→ **Task description**
Restate verbatim the span of lines below between the line with "- First-pass GRT wire length: 14.1 mm (+2.9%)" and the line with "path,start,to,slack [ns],cells past", including those two lines, and only that span.
__________
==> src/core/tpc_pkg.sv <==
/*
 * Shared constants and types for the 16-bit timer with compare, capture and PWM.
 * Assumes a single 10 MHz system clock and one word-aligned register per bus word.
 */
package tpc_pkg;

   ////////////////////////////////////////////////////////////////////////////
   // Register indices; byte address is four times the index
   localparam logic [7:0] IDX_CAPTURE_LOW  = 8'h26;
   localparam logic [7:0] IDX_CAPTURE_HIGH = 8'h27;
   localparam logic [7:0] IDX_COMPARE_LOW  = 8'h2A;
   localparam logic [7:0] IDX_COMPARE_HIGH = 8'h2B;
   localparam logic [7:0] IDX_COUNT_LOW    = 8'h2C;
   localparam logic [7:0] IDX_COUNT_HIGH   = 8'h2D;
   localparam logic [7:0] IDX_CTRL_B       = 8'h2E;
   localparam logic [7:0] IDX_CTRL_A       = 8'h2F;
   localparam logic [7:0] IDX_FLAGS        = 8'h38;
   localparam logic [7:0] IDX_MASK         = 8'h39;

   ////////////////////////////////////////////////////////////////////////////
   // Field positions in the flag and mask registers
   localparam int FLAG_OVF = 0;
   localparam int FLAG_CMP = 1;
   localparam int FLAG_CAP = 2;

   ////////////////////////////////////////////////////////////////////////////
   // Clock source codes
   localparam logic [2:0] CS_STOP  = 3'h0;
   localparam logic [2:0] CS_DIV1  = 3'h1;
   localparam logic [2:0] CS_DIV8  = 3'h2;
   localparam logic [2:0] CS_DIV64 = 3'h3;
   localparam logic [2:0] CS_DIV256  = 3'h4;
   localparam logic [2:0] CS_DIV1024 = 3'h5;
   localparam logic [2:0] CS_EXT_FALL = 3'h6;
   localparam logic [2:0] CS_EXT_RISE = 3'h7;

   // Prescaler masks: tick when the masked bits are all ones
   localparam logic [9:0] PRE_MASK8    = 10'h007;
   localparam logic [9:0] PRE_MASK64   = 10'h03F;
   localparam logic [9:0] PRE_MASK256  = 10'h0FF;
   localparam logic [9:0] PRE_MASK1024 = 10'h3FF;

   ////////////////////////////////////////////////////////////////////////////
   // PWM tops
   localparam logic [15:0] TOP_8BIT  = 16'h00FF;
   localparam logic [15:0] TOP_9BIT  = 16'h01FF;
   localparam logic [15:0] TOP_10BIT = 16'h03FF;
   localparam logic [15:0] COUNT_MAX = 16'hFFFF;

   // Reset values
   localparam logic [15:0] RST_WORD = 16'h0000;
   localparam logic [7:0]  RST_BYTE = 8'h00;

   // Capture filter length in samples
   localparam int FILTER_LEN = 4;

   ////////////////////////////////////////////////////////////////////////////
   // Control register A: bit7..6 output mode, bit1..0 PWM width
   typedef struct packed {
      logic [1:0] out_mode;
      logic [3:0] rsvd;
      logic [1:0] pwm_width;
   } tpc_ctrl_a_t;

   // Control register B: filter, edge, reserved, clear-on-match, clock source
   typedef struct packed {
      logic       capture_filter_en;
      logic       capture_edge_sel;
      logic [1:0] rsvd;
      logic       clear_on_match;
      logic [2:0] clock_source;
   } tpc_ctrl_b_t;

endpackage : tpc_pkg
__________
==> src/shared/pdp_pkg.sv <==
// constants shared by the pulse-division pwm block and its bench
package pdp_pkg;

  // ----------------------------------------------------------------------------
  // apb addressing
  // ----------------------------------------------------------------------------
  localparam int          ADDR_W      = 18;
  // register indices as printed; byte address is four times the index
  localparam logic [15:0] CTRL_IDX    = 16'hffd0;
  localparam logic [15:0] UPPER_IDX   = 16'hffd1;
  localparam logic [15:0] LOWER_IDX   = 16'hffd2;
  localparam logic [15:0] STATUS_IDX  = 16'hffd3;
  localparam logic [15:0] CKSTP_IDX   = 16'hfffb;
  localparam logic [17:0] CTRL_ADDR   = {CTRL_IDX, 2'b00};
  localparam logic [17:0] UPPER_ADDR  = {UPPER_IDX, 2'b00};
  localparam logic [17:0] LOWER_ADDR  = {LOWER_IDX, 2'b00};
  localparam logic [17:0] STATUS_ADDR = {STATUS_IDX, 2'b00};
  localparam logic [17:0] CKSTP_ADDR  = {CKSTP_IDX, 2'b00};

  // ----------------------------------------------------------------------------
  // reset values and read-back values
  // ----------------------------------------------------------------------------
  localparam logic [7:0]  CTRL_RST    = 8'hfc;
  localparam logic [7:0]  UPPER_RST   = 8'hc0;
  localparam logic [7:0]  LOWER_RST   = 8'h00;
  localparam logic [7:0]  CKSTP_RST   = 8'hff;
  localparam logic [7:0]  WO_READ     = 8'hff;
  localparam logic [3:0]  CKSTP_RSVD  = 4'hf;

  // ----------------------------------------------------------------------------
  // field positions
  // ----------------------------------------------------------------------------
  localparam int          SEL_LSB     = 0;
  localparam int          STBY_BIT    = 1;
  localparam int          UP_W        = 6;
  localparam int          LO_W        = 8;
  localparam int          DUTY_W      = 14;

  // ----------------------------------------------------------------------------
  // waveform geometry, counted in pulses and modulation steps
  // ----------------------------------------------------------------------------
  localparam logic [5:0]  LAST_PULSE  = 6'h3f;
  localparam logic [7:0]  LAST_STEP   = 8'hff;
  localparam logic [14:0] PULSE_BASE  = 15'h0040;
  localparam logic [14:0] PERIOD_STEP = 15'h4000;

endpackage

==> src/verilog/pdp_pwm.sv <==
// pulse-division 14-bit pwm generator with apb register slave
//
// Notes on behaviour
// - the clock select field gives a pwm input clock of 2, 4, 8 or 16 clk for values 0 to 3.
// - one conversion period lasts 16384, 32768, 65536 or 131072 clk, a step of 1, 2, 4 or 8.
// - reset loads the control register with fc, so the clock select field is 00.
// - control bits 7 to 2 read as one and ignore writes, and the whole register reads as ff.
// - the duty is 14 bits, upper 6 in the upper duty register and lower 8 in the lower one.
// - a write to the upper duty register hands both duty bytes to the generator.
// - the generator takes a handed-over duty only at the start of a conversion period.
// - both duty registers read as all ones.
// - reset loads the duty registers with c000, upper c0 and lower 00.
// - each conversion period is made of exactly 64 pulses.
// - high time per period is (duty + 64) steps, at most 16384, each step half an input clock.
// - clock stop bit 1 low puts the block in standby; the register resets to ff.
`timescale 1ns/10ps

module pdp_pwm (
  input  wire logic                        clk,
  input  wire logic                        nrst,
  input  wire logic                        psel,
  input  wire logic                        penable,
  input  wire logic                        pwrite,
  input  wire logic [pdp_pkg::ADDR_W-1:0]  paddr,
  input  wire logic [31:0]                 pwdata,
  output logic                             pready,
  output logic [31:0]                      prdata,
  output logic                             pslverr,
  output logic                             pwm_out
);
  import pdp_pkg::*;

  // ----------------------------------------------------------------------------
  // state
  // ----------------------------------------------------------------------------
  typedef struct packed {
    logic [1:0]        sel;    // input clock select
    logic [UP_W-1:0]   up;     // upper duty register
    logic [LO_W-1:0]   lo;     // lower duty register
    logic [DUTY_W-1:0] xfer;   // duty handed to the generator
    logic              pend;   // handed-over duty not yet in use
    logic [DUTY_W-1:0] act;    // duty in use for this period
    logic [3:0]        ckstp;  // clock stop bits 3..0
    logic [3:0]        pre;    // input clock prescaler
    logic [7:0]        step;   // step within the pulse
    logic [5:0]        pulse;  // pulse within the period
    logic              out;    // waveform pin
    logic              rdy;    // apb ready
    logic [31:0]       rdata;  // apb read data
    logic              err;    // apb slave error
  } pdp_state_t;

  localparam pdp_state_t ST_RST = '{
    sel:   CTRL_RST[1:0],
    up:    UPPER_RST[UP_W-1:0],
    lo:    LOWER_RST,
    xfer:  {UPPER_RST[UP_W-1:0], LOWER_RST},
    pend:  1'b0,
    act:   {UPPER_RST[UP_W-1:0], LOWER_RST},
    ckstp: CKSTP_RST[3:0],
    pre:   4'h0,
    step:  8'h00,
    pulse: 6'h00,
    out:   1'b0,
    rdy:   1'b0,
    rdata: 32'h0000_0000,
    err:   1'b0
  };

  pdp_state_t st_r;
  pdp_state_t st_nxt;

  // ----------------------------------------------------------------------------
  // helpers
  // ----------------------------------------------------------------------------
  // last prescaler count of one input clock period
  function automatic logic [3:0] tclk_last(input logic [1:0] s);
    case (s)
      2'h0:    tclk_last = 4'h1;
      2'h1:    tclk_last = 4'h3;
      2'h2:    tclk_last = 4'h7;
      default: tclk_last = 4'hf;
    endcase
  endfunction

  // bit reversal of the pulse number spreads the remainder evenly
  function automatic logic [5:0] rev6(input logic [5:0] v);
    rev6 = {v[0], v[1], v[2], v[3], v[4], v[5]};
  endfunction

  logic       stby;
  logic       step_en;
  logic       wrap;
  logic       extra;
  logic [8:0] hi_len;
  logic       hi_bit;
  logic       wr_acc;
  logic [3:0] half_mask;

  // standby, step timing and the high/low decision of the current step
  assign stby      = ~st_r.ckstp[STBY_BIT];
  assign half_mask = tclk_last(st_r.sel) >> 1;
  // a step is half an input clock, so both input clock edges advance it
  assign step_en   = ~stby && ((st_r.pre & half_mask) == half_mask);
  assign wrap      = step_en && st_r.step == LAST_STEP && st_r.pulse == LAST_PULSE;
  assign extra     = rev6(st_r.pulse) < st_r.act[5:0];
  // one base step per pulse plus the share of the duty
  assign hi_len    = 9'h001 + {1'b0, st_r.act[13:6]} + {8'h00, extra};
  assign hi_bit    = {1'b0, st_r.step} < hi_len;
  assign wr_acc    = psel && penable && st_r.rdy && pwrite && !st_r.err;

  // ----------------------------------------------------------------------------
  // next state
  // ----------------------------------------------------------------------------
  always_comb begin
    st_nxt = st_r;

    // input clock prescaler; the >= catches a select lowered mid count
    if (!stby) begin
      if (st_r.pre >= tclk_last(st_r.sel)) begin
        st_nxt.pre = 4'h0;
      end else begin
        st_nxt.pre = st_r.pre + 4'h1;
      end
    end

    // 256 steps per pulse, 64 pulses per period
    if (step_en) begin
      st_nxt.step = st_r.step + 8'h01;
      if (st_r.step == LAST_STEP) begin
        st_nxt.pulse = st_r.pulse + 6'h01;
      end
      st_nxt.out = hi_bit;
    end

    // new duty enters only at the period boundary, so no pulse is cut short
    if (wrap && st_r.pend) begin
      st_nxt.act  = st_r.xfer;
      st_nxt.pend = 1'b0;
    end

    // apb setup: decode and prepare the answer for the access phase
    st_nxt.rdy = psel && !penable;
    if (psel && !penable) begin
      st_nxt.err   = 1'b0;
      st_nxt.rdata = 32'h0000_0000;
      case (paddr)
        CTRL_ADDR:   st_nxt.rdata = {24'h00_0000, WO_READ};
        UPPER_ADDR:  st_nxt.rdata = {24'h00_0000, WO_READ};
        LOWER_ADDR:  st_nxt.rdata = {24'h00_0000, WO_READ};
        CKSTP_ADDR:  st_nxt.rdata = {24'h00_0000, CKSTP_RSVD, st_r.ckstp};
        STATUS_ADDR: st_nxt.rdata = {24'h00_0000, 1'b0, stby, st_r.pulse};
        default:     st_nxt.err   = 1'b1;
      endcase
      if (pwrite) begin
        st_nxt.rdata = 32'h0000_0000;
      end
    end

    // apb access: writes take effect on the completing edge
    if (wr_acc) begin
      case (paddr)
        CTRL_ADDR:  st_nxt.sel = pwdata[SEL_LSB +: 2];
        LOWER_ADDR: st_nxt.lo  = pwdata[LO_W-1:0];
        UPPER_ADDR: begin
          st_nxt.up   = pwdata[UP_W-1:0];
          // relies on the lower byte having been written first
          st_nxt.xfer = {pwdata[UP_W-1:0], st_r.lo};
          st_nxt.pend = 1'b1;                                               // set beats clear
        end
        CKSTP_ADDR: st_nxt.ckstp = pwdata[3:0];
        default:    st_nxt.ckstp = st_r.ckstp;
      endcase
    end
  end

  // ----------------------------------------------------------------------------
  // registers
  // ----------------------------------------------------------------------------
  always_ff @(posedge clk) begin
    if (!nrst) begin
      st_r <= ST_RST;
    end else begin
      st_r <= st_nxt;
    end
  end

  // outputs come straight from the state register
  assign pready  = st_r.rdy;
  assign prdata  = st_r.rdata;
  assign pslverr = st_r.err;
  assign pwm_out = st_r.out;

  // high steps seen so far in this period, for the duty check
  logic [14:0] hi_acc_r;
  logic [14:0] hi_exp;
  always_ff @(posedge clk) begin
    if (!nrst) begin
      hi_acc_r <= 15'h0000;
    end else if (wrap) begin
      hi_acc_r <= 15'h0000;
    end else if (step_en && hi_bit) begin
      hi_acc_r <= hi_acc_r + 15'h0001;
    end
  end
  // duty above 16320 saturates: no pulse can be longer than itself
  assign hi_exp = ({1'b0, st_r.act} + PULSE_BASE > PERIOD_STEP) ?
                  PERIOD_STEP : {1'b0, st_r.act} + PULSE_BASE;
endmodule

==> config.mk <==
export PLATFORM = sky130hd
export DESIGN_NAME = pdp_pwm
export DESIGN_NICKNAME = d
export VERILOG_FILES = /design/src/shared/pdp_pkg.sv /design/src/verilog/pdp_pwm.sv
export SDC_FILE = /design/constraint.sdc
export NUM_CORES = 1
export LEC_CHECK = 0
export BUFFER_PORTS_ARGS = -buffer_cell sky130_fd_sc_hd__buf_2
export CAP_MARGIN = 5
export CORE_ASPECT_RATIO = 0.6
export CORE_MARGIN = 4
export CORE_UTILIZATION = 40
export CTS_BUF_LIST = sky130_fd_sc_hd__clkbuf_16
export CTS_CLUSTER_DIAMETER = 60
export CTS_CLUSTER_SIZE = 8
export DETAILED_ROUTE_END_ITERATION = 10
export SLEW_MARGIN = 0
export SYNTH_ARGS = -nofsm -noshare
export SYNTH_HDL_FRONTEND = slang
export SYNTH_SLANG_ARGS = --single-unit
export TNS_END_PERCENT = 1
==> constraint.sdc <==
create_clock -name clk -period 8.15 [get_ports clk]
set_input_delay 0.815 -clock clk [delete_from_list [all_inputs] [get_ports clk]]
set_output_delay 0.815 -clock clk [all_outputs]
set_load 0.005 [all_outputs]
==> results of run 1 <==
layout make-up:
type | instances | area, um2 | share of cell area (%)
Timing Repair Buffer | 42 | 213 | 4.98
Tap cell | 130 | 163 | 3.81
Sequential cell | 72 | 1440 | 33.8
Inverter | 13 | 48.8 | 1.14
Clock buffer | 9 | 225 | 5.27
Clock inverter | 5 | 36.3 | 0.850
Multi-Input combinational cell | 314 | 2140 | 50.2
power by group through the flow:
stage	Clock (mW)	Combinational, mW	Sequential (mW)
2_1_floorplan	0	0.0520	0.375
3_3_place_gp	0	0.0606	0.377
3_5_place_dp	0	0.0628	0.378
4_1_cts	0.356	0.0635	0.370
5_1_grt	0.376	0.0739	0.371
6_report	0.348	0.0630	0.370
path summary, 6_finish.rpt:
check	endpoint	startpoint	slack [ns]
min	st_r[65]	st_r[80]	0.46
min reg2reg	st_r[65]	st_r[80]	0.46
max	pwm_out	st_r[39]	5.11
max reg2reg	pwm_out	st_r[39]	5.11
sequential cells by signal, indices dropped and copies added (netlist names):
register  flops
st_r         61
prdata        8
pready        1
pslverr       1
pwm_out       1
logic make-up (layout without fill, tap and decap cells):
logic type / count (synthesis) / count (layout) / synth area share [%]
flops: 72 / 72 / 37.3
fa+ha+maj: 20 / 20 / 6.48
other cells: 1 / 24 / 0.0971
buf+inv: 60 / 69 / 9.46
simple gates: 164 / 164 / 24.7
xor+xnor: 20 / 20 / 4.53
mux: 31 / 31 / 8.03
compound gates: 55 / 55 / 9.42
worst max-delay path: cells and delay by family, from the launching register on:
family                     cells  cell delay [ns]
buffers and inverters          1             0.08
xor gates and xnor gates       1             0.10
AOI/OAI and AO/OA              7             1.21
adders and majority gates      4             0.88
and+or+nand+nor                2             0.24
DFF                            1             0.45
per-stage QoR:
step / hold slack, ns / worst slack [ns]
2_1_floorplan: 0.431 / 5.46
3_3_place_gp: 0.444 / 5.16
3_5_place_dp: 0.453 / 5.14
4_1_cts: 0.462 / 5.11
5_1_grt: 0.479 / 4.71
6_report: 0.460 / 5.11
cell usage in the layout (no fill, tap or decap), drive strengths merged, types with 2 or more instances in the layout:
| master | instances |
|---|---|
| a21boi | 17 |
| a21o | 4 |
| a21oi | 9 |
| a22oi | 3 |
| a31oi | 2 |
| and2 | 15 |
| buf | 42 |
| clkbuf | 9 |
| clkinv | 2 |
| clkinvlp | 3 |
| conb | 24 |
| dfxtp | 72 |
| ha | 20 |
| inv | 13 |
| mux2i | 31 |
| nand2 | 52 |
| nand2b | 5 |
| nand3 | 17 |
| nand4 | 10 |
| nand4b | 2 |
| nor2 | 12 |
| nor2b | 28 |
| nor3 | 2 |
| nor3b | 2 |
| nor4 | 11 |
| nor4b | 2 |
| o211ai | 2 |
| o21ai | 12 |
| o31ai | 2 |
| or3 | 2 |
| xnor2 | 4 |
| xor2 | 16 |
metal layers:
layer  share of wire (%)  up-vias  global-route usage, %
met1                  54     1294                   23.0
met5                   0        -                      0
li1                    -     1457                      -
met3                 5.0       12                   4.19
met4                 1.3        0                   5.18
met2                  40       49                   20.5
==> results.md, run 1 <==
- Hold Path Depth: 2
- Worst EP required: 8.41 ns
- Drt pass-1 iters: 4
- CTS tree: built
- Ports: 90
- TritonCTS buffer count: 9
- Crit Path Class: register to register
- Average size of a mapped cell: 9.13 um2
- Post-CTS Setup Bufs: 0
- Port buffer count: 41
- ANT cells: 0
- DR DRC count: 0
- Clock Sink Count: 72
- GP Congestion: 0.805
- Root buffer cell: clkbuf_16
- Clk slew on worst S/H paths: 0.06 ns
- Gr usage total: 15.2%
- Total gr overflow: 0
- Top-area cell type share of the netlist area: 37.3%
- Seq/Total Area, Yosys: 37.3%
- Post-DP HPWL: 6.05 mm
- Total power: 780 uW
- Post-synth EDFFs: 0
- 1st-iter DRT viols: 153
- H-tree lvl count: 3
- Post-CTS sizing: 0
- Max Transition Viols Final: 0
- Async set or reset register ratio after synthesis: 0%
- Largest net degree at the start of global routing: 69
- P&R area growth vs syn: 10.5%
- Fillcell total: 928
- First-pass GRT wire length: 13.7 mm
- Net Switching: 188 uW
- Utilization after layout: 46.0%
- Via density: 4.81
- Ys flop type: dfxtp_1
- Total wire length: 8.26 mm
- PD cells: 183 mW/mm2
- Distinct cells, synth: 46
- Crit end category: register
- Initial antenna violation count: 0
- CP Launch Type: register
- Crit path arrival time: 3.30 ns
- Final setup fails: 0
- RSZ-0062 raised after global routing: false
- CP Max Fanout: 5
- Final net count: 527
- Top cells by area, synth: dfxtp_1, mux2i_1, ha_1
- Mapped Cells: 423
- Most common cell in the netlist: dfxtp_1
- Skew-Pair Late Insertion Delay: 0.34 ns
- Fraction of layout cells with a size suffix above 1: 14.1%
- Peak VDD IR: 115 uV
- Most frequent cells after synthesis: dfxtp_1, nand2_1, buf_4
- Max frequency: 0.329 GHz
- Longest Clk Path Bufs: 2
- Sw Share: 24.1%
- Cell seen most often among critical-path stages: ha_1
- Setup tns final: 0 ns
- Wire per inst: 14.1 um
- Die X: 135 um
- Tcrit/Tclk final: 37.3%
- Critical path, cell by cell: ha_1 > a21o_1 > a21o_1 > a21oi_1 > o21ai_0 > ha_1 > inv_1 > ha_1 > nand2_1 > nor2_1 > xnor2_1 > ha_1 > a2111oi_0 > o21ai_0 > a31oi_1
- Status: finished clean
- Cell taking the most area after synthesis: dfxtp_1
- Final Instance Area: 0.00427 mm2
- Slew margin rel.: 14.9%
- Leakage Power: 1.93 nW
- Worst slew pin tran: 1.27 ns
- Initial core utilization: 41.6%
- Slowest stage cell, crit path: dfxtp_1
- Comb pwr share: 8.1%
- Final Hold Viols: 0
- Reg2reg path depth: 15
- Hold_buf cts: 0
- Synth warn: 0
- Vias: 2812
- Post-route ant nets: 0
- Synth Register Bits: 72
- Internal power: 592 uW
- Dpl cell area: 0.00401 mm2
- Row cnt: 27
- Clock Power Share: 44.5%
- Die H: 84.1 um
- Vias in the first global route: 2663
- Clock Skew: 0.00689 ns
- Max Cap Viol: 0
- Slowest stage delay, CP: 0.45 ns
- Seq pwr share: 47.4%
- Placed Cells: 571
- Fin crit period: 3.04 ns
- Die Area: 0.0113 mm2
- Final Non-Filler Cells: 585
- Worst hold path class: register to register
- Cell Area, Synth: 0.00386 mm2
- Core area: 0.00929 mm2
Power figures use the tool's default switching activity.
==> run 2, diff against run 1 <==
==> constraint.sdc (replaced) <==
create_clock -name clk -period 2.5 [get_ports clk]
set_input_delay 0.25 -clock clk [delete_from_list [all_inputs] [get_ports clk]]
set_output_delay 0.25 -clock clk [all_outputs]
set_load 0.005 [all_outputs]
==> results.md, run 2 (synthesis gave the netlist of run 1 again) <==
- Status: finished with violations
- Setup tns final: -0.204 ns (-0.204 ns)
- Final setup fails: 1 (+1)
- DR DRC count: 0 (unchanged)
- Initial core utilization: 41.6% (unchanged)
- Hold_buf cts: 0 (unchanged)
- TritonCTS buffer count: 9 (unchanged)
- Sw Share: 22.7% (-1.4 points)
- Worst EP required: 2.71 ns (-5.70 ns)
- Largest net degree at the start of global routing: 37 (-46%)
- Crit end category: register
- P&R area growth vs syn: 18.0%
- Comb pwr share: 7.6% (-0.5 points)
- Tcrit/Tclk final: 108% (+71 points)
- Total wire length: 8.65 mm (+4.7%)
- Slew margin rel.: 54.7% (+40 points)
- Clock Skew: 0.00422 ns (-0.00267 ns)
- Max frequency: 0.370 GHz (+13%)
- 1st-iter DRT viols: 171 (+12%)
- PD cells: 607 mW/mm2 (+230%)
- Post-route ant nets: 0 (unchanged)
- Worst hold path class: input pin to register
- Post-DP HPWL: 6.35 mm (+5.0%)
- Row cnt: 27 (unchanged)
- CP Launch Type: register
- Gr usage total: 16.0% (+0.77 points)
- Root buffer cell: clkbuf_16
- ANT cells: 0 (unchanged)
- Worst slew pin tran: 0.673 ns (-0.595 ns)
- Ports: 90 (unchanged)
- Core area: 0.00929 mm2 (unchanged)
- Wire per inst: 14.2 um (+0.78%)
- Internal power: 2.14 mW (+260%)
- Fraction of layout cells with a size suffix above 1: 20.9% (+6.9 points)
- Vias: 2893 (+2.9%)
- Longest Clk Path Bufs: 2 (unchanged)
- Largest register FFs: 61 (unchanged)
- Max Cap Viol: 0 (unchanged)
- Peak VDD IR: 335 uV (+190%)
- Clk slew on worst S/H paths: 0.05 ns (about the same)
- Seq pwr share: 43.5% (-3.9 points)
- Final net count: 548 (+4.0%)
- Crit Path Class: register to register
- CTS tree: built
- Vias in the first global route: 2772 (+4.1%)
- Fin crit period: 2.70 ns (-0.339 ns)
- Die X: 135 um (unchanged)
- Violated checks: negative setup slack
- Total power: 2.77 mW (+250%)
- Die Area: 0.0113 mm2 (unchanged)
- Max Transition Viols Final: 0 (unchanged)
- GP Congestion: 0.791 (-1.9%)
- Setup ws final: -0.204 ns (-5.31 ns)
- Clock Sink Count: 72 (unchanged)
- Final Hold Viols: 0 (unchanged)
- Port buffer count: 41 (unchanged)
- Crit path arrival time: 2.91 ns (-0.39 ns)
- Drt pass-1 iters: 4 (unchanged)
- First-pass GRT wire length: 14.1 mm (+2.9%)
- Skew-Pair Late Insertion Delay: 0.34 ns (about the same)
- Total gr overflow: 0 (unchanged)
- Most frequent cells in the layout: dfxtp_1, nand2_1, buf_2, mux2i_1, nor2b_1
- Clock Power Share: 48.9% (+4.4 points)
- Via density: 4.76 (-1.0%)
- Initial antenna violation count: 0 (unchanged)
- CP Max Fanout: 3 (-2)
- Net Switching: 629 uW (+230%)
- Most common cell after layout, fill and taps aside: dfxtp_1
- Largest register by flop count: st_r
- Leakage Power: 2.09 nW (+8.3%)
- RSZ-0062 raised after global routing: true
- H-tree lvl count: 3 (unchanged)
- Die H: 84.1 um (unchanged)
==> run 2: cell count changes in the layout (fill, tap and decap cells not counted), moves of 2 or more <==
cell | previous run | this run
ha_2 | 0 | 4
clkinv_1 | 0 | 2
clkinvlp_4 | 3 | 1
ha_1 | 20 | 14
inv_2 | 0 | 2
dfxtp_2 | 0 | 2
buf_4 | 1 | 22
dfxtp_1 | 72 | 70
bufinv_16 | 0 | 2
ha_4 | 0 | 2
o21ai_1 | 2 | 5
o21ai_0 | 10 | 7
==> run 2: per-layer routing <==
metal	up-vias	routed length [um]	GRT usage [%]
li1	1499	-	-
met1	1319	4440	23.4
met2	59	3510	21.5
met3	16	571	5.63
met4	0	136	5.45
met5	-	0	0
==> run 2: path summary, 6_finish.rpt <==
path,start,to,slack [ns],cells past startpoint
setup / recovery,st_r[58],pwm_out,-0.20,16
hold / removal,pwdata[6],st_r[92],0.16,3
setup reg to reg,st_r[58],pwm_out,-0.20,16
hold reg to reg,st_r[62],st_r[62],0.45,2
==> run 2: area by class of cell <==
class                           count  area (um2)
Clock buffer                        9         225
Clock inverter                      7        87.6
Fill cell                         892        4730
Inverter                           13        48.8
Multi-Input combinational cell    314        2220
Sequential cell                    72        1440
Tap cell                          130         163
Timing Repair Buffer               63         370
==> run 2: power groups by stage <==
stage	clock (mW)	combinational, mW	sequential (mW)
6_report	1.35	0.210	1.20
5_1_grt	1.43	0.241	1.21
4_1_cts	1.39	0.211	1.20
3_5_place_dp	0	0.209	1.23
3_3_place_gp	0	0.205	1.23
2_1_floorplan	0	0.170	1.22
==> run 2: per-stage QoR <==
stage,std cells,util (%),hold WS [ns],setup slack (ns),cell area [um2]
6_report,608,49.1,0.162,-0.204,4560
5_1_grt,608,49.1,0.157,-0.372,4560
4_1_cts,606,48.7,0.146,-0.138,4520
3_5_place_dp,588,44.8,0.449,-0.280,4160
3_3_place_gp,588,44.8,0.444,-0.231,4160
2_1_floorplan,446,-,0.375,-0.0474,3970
__________
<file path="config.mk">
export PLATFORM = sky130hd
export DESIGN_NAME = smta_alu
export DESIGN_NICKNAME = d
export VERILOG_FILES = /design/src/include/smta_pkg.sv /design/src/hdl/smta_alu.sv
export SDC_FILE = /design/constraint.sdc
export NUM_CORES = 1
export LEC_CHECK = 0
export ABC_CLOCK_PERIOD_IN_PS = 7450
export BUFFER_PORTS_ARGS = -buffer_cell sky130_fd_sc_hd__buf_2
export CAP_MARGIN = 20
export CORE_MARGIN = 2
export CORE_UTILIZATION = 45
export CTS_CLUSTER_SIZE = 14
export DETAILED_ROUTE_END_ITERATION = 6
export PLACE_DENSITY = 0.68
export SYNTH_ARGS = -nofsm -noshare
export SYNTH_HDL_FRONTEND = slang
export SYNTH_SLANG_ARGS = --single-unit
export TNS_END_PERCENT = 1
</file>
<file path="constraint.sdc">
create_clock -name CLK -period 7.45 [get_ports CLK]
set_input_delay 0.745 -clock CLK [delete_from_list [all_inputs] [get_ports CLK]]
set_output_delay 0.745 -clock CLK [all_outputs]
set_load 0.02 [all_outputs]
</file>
__________
→ **Response box**
- First-pass GRT wire length: 14.1 mm (+2.9%)
- Skew-Pair Late Insertion Delay: 0.34 ns (about the same)
- Total gr overflow: 0 (unchanged)
- Most frequent cells in the layout: dfxtp_1, nand2_1, buf_2, mux2i_1, nor2b_1
- Clock Power Share: 48.9% (+4.4 points)
- Via density: 4.76 (-1.0%)
- Initial antenna violation count: 0 (unchanged)
- CP Max Fanout: 3 (-2)
- Net Switching: 629 uW (+230%)
- Most common cell after layout, fill and taps aside: dfxtp_1
- Largest register by flop count: st_r
- Leakage Power: 2.09 nW (+8.3%)
- RSZ-0062 raised after global routing: true
- H-tree lvl count: 3 (unchanged)
- Die H: 84.1 um (unchanged)
==> run 2: cell count changes in the layout (fill, tap and decap cells not counted), moves of 2 or more <==
cell | previous run | this run
ha_2 | 0 | 4
clkinv_1 | 0 | 2
clkinvlp_4 | 3 | 1
ha_1 | 20 | 14
inv_2 | 0 | 2
dfxtp_2 | 0 | 2
buf_4 | 1 | 22
dfxtp_1 | 72 | 70
bufinv_16 | 0 | 2
ha_4 | 0 | 2
o21ai_1 | 2 | 5
o21ai_0 | 10 | 7
==> run 2: per-layer routing <==
metal	up-vias	routed length [um]	GRT usage [%]
li1	1499	-	-
met1	1319	4440	23.4
met2	59	3510	21.5
met3	16	571	5.63
met4	0	136	5.45
met5	-	0	0
==> run 2: path summary, 6_finish.rpt <==
path,start,to,slack [ns],cells past startpoint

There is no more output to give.